- **Saved entries**:
This design comes from an exercise in tuning for small area, a short achievable clock period and few clock cycles on the open sky130 flow, not from production work. RTL that was checked went through simulation tests only; none was proved equivalent to the original. No activity file was given, so power comes from the tool's default toggle rates.

==> inputs of trial 86 <==
==> flow/design.v <==
module hufdec_len (
    input  wire [11:0] t,
    output wire        c2, c3, c4, c6, c8, c11, c12
);
  wire ones4 = t[11] & t[10] & t[9] & t[8];
  wire lo30  = ~t[7] & ~t[6] & ~(t[5] & t[4] & t[3] & t[2]);
  assign c2  = ~t[11] & ~t[10];
  assign c3  = ~t[11] &  t[10];
  assign c4  =  t[11] & ~t[10];
  assign c6  =  t[11] &  t[10] & ~t[9];
  assign c8  =  t[11] &  t[10] &  t[9] & ~t[8];
  assign c11 = ones4 &  lo30;
  assign c12 = ones4 & ~lo30;
endmodule
module hufdec_val (
    input  wire [11:0] t,
    input  wire        c3, c4, c6, c8, c11, c12,
    output wire [7:0]  val,
    output wire        eos
);
  wire [7:0] a = ({8{c4}}  & {7'd0, t[8]})   | ({8{c6}}  & {6'd0, t[7:6]}) |
                 ({8{c8}}  & {5'd0, t[6:4]}) | ({8{c11}} & {1'b0, t[7:1]}) |
                 ({8{c12}} & t[7:0]);
  wire       hi11 = t[7] | t[6] | t[5] | (t[4] & t[3] & t[2] & t[1]);    
  wire [7:0] b = ({8{c3}}  & (t[9] ? 8'hFF : 8'h01)) | ({8{c4}}  & (t[9] ? 8'hFD : 8'h02)) |
                 ({8{c6}}  & (t[8] ? 8'hF9 : 8'h04)) | ({8{c8}}  & (t[7] ? 8'hF1 : 8'h08)) |
                 ({8{c11}} & (hi11 ? 8'hD3 : 8'h10)) | ({8{c12}} & 8'hE3);
  wire [7:0] v = a + b;
  assign val = v;
  assign eos = c12 & (&t[7:0]);
endmodule
From an optimization exercise on the open Yosys and OpenROAD flow, aimed at small area, a short achievable clock period and few clock cycles; shortcuts taken in it are not production practice.
In this exercise RTL edits were held to simulation tests only and were not proved equivalent to the original.

==> job 2854: inputs <==
==> flow/design.v <==
module rx_framer #(
    parameter CAP         = 128,         
    parameter IDX_W       = 7,           
    parameter MAX_PAYLOAD = 48,          
    parameter STG_AW      = 6            
) (
    input  wire             clk,
    input  wire             rst,           
    input  wire             init,          
    input  wire             rx_valid,      
    input  wire [7:0]       rx_data,
    input  wire             cfg_valid,     
    input  wire [7:0]       cfg_max_type,
    input  wire [1:0]       cfg_sel,       
    output wire [7:0]       val_type,      
    output wire [7:0]       val_len,
    input  wire             val_ok,
    output wire             disp_valid,    
    input  wire             disp_ready,
    output wire [1:0]       disp_tag,
    output wire [7:0]       disp_type,
    output wire [7:0]       disp_len,
    input  wire [STG_AW-1:0] stg_raddr,    
    output wire [7:0]       stg_rdata,
    output wire [IDX_W-1:0] rx_count,      
    output wire [15:0]      overflow_count,
    output wire             rx_fault,
    output wire             configured
);
    localparam [7:0] START1 = 8'hA5;
    localparam [7:0] START2 = 8'h5A;
    localparam [2:0] S_AWAIT1 = 3'd0,
                     S_AWAIT2 = 3'd1,
                     S_TYPE   = 3'd2,
                     S_SEQ    = 3'd3,
                     S_LEN    = 3'd4,
                     S_PAY    = 3'd5,
                     S_CKH    = 3'd6,
                     S_CKL    = 3'd7;
    function [15:0] crc16_update;
        input [15:0] c;
        input [7:0]  b;
        integer k;
        reg [15:0] x;
        begin
            x = c ^ {b, 8'h00};
            for (k = 0; k < 8; k = k + 1)
                x = x[15] ? ((x << 1) ^ 16'h1021) : (x << 1);
            crc16_update = x;
        end
    endfunction
    reg [7:0]       ring [0:CAP-1];
    reg [7:0]       stg  [0:MAX_PAYLOAD-1];
    reg [IDX_W-1:0] head, tail, cursor;
    reg [15:0]      ovf_cnt;
    reg             fault;
    reg             spec_lost;
    reg [2:0]       pstate;
    reg             disp_pend;      
    reg [7:0]       packet_type;
    reg             seq_a5;         
    reg [5:0]       payload_length;
    reg [5:0]       pidx;           
    reg [15:0]      running_checksum;
    reg             hi_ok;          
    reg [1:0]       sh_state;
    reg [IDX_W-1:0] sh_pos;         
    reg [7:0]       b_r;
    reg             b_valid;
    reg [IDX_W-1:0] rdptr;
    reg             cfg_done;
    reg [7:0]       max_packet_type;
    reg [1:0]       sel;
    wire [7:0]       b       = b_r;        
    wire             avail   = b_valid;
    wire             in_spec = pstate[2] & (pstate[1] | pstate[0]);
    wire             step_ok = cfg_done & ((pstate != S_AWAIT1) | ~disp_pend | disp_ready);
    wire             b_is_s1 = (b == START1);
    wire             b_is_s2 = (b == START2);
    wire             b_le_mt = (b <= max_packet_type);
    wire             abort    = step_ok & in_spec & spec_lost;
    wire             stepping = step_ok & avail & ~(in_spec & spec_lost);
    wire             sh_adv   = stepping & in_spec;
    wire             len_ok   = (b <= MAX_PAYLOAD) && val_ok;
    wire             match    = hi_ok && (b == running_checksum[7:0]);
    wire             is_ckl   = (pstate == S_CKL);
    wire             jump_sh  = stepping & is_ckl & ~match & (sh_state == 2'd2);
    wire             commit   = stepping & (~in_spec | (is_ckl & ~jump_sh));
    wire             keep     = ~commit & ~jump_sh;
    wire [IDX_W-1:0] tail_1   = tail + 1'b1;
    wire [IDX_W-1:0] head_1   = head + 1'b1;
    wire [IDX_W-1:0] cursor_1 = cursor + 1'b1;
    wire [IDX_W-1:0] sh_pos_1 = sh_pos + 1'b1;
    wire             ovf      = rx_valid & ((keep & (tail_1 == head)) | (jump_sh & (tail_1 == sh_pos)));
    reg [IDX_W-1:0] n_head, n_cursor, n_tail;
    reg [2:0]       n_pstate;
    reg [1:0]       n_sh_state;
    reg [7:0]       n_type;
    reg             n_seq_a5;
    reg [5:0]       n_plen, n_pidx;
    reg [15:0]      n_run, n_ovf;
    reg [IDX_W-1:0] n_sh_pos;
    reg             n_spec_lost, n_fault, n_hi_ok, n_disp_pend;
    wire [15:0]     crc_b  = crc16_update((pstate == S_TYPE) ? 16'hFFFF : running_checksum, b);
    wire            stg_we = cfg_done & b_valid & (pstate == S_PAY) & ~spec_lost;
    always @* begin
        n_pstate    = pstate;
        n_type      = packet_type;
        n_seq_a5    = seq_a5;
        n_plen      = payload_length;
        n_pidx      = pidx;
        n_run       = running_checksum;
        n_hi_ok     = hi_ok;
        n_disp_pend = disp_pend & ~disp_ready;
        n_sh_state  = sh_state;
        n_sh_pos    = sh_pos;
        if (sh_adv) begin
            case (sh_state)
                2'd0: n_sh_state = b_is_s1 ? 2'd1 : 2'd0;
                2'd1: begin
                    n_sh_state = b_is_s2 ? 2'd2 : b_is_s1 ? 2'd1 : 2'd0;
                    n_sh_pos   = cursor + 1'b1;
                end
                default: ;               
            endcase
        end
        if (stepping) begin
            case (pstate)
                S_AWAIT1: n_pstate = b_is_s1 ? S_AWAIT2 : S_AWAIT1;
                S_AWAIT2: n_pstate = b_is_s2 ? S_TYPE : b_is_s1 ? S_AWAIT2 : S_AWAIT1;
                S_TYPE: begin
                    if (b_le_mt) begin
                        n_type   = b;
                        n_run    = crc_b;
                        n_pstate = S_SEQ;
                    end else begin
                        n_pstate = b_is_s1 ? S_AWAIT2 : S_AWAIT1;
                    end
                end
                S_SEQ: begin
                    n_seq_a5 = b_is_s1;
                    n_run    = crc_b;
                    n_pstate = S_LEN;
                end
                S_LEN: begin
                    if (len_ok) begin
                        n_plen      = b[5:0];
                        n_pidx      = 6'd0;
                        n_run       = crc_b;
                        n_pstate    = (b == 8'd0) ? S_CKH : S_PAY;
                        n_sh_state  = 2'd0;        
                    end else if (seq_a5 && b_is_s2) begin
                        n_pstate = S_TYPE;
                    end else begin
                        n_pstate = b_is_s1 ? S_AWAIT2 : S_AWAIT1;
                    end
                end
                S_PAY: begin
                    n_pidx = pidx + 6'd1;
                    n_run  = crc_b;
                    if (pidx + 6'd1 == payload_length)
                        n_pstate = S_CKH;
                end
                S_CKH: begin
                    n_hi_ok  = (b == running_checksum[15:8]);
                    n_pstate = S_CKL;
                end
                default: begin       
                    if (match) begin
                        n_pstate    = S_AWAIT1;
                        n_disp_pend = 1'b1;
                    end else begin
                        n_pstate = {1'b0, n_sh_state};
                    end
                end
            endcase
        end else if (abort) begin
            n_pstate = S_AWAIT1;
        end
    end
    always @* begin
        if (commit) begin
            n_head   = cursor_1;
            n_cursor = cursor_1;
        end else if (jump_sh) begin
            n_head   = ovf ? sh_pos_1 : sh_pos;
            n_cursor = n_head;
        end else begin
            n_head   = ovf ? head_1 : head;
            if (abort)
                n_cursor = n_head;
            else if (stepping || (ovf && cursor == head))
                n_cursor = cursor_1;
            else
                n_cursor = cursor;
        end
        n_tail      = rx_valid ? tail_1 : tail;
        n_ovf       = ovf ? ovf_cnt + 16'd1 : ovf_cnt;
        n_fault     = fault | ovf;
        n_spec_lost = ovf | (spec_lost & ~abort & ~(stepping & (pstate == S_LEN) & len_ok));
    end
    wire             seq_step = stepping & ~jump_sh;
    wire             idle     = ~stepping & ~abort & ~(ovf & (cursor == head));
    wire             at_tail  = (rdptr == tail);
    wire [127:0]     rd_sel   = 128'd1 << rdptr;
    wire [1023:0]    ring_flat;
    genvar           gr;
    generate for (gr = 0; gr < CAP; gr = gr + 1) begin : g_rf
        assign ring_flat[8*gr +: 8] = ring[gr];
    end endgenerate
    wire [7:0]       ring_q;
    rx_framer_rd128 u_rd (.sel(rd_sel), .d(ring_flat), .q(ring_q));
    wire [7:0]       f_byte   = at_tail ? rx_data : ring_q;
    wire             f_valid  = ~at_tail | rx_valid;
    reg  [7:0]       n_b_r;
    reg              n_b_valid;
    reg  [IDX_W-1:0] n_rdptr;
    always @* begin
        n_b_r     = b_r;
        n_b_valid = b_valid;
        n_rdptr   = rdptr;
        if (seq_step || (idle && !b_valid)) begin
            n_b_r     = f_byte;
            n_b_valid = f_valid;
            n_rdptr   = f_valid ? rdptr + 1'b1 : rdptr;
        end else if (!idle || jump_sh) begin
            n_b_valid = 1'b0;
            n_rdptr   = n_cursor;
        end
    end
    always @(posedge clk) begin
        if (rst || init) begin
            head              <= {IDX_W{1'b0}};
            tail              <= {IDX_W{1'b0}};
            cursor            <= {IDX_W{1'b0}};
            ovf_cnt           <= 16'd0;
            fault             <= 1'b0;
            spec_lost         <= 1'b0;
            pstate            <= S_AWAIT1;
            disp_pend         <= 1'b0;
            sh_state          <= 2'd0;
            b_valid           <= 1'b0;
            rdptr             <= {IDX_W{1'b0}};
        end else begin
            head              <= n_head;
            tail              <= n_tail;
            cursor            <= n_cursor;
            ovf_cnt           <= n_ovf;
            fault             <= n_fault;
            spec_lost         <= n_spec_lost;
            pstate            <= n_pstate;
            disp_pend         <= n_disp_pend;
            sh_state          <= n_sh_state;
            b_valid           <= n_b_valid;
            rdptr             <= n_rdptr;
        end
    end
    always @(posedge clk) begin
        packet_type       <= n_type;
        seq_a5            <= n_seq_a5;
        payload_length    <= n_plen;
        pidx              <= n_pidx;
        running_checksum  <= n_run;
        hi_ok             <= n_hi_ok;
        sh_pos            <= n_sh_pos;
        b_r               <= n_b_r;
    end
    always @(posedge clk) begin
        if (rst) begin
            cfg_done        <= 1'b0;
            max_packet_type <= 8'd0;
            sel             <= 2'd0;
        end else if (cfg_valid && !init) begin
            cfg_done        <= 1'b1;
            max_packet_type <= cfg_max_type;
            sel             <= cfg_sel;
        end
    end
    always @(posedge clk) begin
        if (rx_valid)
            ring[tail] <= rx_data;
    end
    always @(posedge clk) begin
        if (stg_we)
            stg[pidx] <= b;
    end
    wire [MAX_PAYLOAD-1:0] stg_sel;
    genvar gs;
    rx_framer_stgdec u_dec (.a(stg_raddr), .sel(stg_sel));
    wire [7:0] stg_t2 [0:5];
    wire [7:0] stg_t3 [0:2];
    wire [7:0] stg_q;
    generate for (gs = 0; gs < 6; gs = gs + 1) begin : g_s2
        rx_framer_ao8 u (.sel(stg_sel[8*gs +: 8]),
                         .d({stg[8*gs+7], stg[8*gs+6], stg[8*gs+5], stg[8*gs+4],
                             stg[8*gs+3], stg[8*gs+2], stg[8*gs+1], stg[8*gs]}),
                         .y(stg_t2[gs]));
    end endgenerate
    generate for (gs = 0; gs < 3; gs = gs + 1) begin : g_s3
        rx_framer_nor28 u (.a(stg_t2[2*gs]), .b(stg_t2[2*gs+1]), .y(stg_t3[gs]));
    end endgenerate
    rx_framer_nand38 u_s4 (.a(stg_t3[0]), .b(stg_t3[1]), .c(stg_t3[2]), .y(stg_q));
    assign val_type       = packet_type;
    assign val_len        = b;
    assign disp_valid     = disp_pend;
    assign disp_tag       = sel;
    assign disp_type      = packet_type;
    assign disp_len       = {2'b00, payload_length};
    assign stg_rdata      = stg_q;
    assign rx_count       = tail - head;
    assign overflow_count = ovf_cnt;
    assign rx_fault       = fault;
    assign configured     = cfg_done;
endmodule
module rx_framer_ao8 (
    input  wire [7:0]  sel,
    input  wire [63:0] d,
    output reg  [7:0]  y
);
    integer i;
    always @* begin
        y = 8'h00;
        for (i = 0; i < 8; i = i + 1)
            y = y | ({8{sel[i]}} & d[8*i +: 8]);
    end
endmodule
module rx_framer_nand48 (
    input  wire [7:0] a, b, c, d,
    output wire [7:0] y
);
    assign y = ~(a & b & c & d);
endmodule
module rx_framer_nor28 (
    input  wire [7:0] a, b,
    output wire [7:0] y
);
    assign y = ~(a | b);
endmodule
module rx_framer_nand38 (
    input  wire [7:0] a, b, c,
    output wire [7:0] y
);
    assign y = ~(a & b & c);
endmodule
module rx_framer_rd128 (
    input  wire [127:0]  sel,
    input  wire [1023:0] d,
    output reg  [7:0]    q
);
    integer i;
    always @* begin
        q = 8'h00;
        for (i = 0; i < 128; i = i + 1)
            q = q | ({8{sel[i]}} & d[8*i +: 8]);
    end
endmodule
module rx_framer_stgdec (
    input  wire [5:0]  a,
    output wire [47:0] sel
);
    wire [5:0]  an;
    wire [3:0]  lo_n;
    wire [11:0] hi_n;
    genvar i;
    generate for (i = 0; i < 6; i = i + 1) begin : g_i
        rx_framer_inv1 u (.a(a[i]), .y(an[i]));
    end endgenerate
    generate for (i = 0; i < 4; i = i + 1) begin : g_lo
        rx_framer_nand2 u (.a(((i / 2) % 2) ? a[1] : an[1]), .b((i % 2) ? a[0] : an[0]), .y(lo_n[i]));
    end endgenerate
    generate for (i = 0; i < 12; i = i + 1) begin : g_hi
        if (i < 8) begin : g_a
            rx_framer_nand4 u (.a(an[5]), .b(((i / 4) % 2) ? a[4] : an[4]), .c(((i / 2) % 2) ? a[3] : an[3]),
                               .d((i % 2) ? a[2] : an[2]), .y(hi_n[i]));
        end else begin : g_b
            rx_framer_nand3 u (.a(a[5]), .b(((i / 2) % 2) ? a[3] : an[3]), .c((i % 2) ? a[2] : an[2]),
                               .y(hi_n[i]));
        end
    end endgenerate
    generate for (i = 0; i < 48; i = i + 1) begin : g_s
        rx_framer_nor2 u (.a(hi_n[i/4]), .b(lo_n[i%4]), .y(sel[i]));
    end endgenerate
endmodule
module rx_framer_inv1 (input wire a, output wire y);
    assign y = ~a;
endmodule
module rx_framer_nand2 (input wire a, input wire b, output wire y);
    assign y = ~(a & b);
endmodule
module rx_framer_nand3 (input wire a, input wire b, input wire c, output wire y);
    assign y = ~(a & b & c);
endmodule
module rx_framer_nand4 (input wire a, input wire b, input wire c, input wire d, output wire y);
    assign y = ~(a & b & c & d);
endmodule
module rx_framer_nor2 (input wire a, input wire b, output wire y);
    assign y = ~(a | b);
endmodule
==> flow/run.sh <==
#!/bin/bash
# synth_recipe.tcl (not shown) runs the flow's synth.tcl, then flattens the netlist and writes it again
# the make line also repeats each setting of config.mk as NAME=value (left out here)
make -C /OpenROAD-flow-scripts/flow DESIGN_CONFIG=/design/flow/config.mk WORK_HOME=/design/flow/orfs CLKGATE_MAP_FILE= SYNTH_SCRIPT=/design/flow/synth_recipe.tcl finish
==> flow/config.mk <==
export PLATFORM = sky130hd
export DESIGN_NAME = rx_framer
export DESIGN_NICKNAME = rx_framer
export VERILOG_FILES = /design/flow/design.v
export SDC_FILE = /design/flow/constraint.sdc
export NUM_CORES = 4
export LEC_CHECK = 0
export CAP_MARGIN = 20
export CORE_MARGIN = 2
export CORE_UTILIZATION = 65
export CTS_CLUSTER_DIAMETER = 100
export CTS_CLUSTER_SIZE = 24
export SETUP_SLACK_MARGIN = 4.4
export SLEW_MARGIN = 20
export SYNTH_HIERARCHICAL = 1
export SYNTH_MINIMUM_KEEP_SIZE = 0
==> flow/constraint.sdc <==
create_clock -name core_clock -period 8.5 [get_ports {clk}]
set_input_delay 1.7000 -clock core_clock [delete_from_list [all_inputs] [get_ports {clk}]]
set_output_delay 1.7000 -clock core_clock [all_outputs]
set_load 0.01 [all_outputs]
==> inputs of job 1968, as changes to job 2854 <==
--- a/flow/design.v
+++ b/flow/design.v
@@ -53,4 +53,5 @@
     reg [7:0]       stg  [0:MAX_PAYLOAD-1];
     reg [IDX_W-1:0] head, tail, cursor;
+    reg [IDX_W-1:0] count;          
     reg [15:0]      ovf_cnt;
     reg             fault;
@@ -200,4 +201,9 @@
         n_spec_lost = ovf | (spec_lost & ~abort & ~(stepping & (pstate == S_LEN) & len_ok));
     end
+    wire [IDX_W-1:0] tail_n   = rx_valid ? tail_1 : tail;
+    wire [IDX_W-1:0] occ_c    = tail_n - cursor_1;
+    wire [IDX_W-1:0] occ_s    = tail_n - sh_pos;
+    wire [IDX_W-1:0] occ_h    = count + {{(IDX_W-1){1'b0}}, rx_valid};
+    wire [IDX_W-1:0] n_count  = ovf ? {IDX_W{1'b1}} : commit ? occ_c : jump_sh ? occ_s : occ_h;
     wire             seq_step = stepping & ~jump_sh;
     wire             idle     = ~stepping & ~abort & ~(ovf & (cursor == head));
@@ -232,4 +238,5 @@
         if (rst || init) begin
             head              <= {IDX_W{1'b0}};
+            count             <= {IDX_W{1'b0}};
             tail              <= {IDX_W{1'b0}};
             cursor            <= {IDX_W{1'b0}};
@@ -244,4 +251,5 @@
         end else begin
             head              <= n_head;
+            count             <= n_count;
             tail              <= n_tail;
             cursor            <= n_cursor;
@@ -308,5 +316,5 @@
     assign disp_len       = {2'b00, payload_length};
     assign stg_rdata      = stg_q;
-    assign rx_count       = tail - head;
+    assign rx_count       = count;
     assign overflow_count = ovf_cnt;
     assign rx_fault       = fault;
- CORE_UTILIZATION: 65 -> 75
==> results.ini <==
[finish]
nonClkBufAreaFrac = 0.0254
n_all_buffers = 174
antenna_cells = 0
seq_cell_count = 1525
nets = 3881
multi_input_area_mm2 = 0.0145
fillers = 5857
multi_input_cells = 2010

[critical_path]
r2r_setup_slack_ps = 4460

[logic_synthesis]
yosysSeqAreaShare = 0.751
synth_xor_area_frac = 0.0182
synth.mux.area_fraction = 0.00502

[floorplanning]
taps = 1186
die_w_um = 308

[clock_tree]
ctsResizeCount = 327
cts_setup_buffers = 23

[power]
p_switching_mw = 2.81

[placed_design]
gp_congestion = 0.958

[global_route]
grt_use_met3 = 0.0676

[status]
status = no timing/DRC/antenna violations

Source of the figures above: job 2854

==> results.ini <==
[finish]
multi_input_area_mm2 = 0.0146
fillers = 3952
seq_cell_count = 1532
n_all_buffers = 154
nets = 3900

[logic_synthesis]
synth_xor_area_frac = 0.0213
yosysSeqAreaShare = 0.751

[floorplanning]
taps = 1060
die_w_um = 288

[placed_design]
gp_congestion = 0.987

[status]
status = no timing/DRC/antenna violations

[power]
p_switching_mw = 2.84

[clock_tree]
cts_setup_buffers = 15

Source of the figures above: job 1968

Testbench counts of job 2854, summed over its fixed seeds: cycles 14,796.
Testbench counts of job 1968, summed over its fixed seeds: cycles 14,796.

[what the ideal ports hide]
In the flow no input, the clock included, has a driving cell. The finished layouts below were timed again as built, in two steps.
Step 1 sets driving cells, clkbuf_16 on the clock port and buf_2 on the other inputs (assumed; they add their load-dependent delay and slew).
Step 2, shift: input delay + t, output delay - t, t = (earliest + latest rising clock arrival at the registers) / 2. This alone moves slack from input paths to output paths.
a / b / c = ideal / step 1 / step 2; a / b = the first two.
| run | shift t [ns] | slack for setup (ns) | worst hold slack (ns) | worst slew at a driven data input, ns |
|---|---|---|---|---|
| job 2854 | 0.742 | 3.628 / 3.556 / 3.556 | 0.475 / 0.475 / 0.475 | 0.09 |
| job 1968 | 0.728 | 3.688 / 3.584 / 3.584 | 0.463 / 0.463 / 0.463 | 0.10 |
After both steps every run listed still meets setup and hold. For job 1968, which loses most, drivers alone change the setup slack by -0.104 ns; drivers and shift together by -0.104 ns.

- **What to work on**:
Your reply should be one number: how many lines in the entries above contain the word "achievable".

- **Output of the task**:
2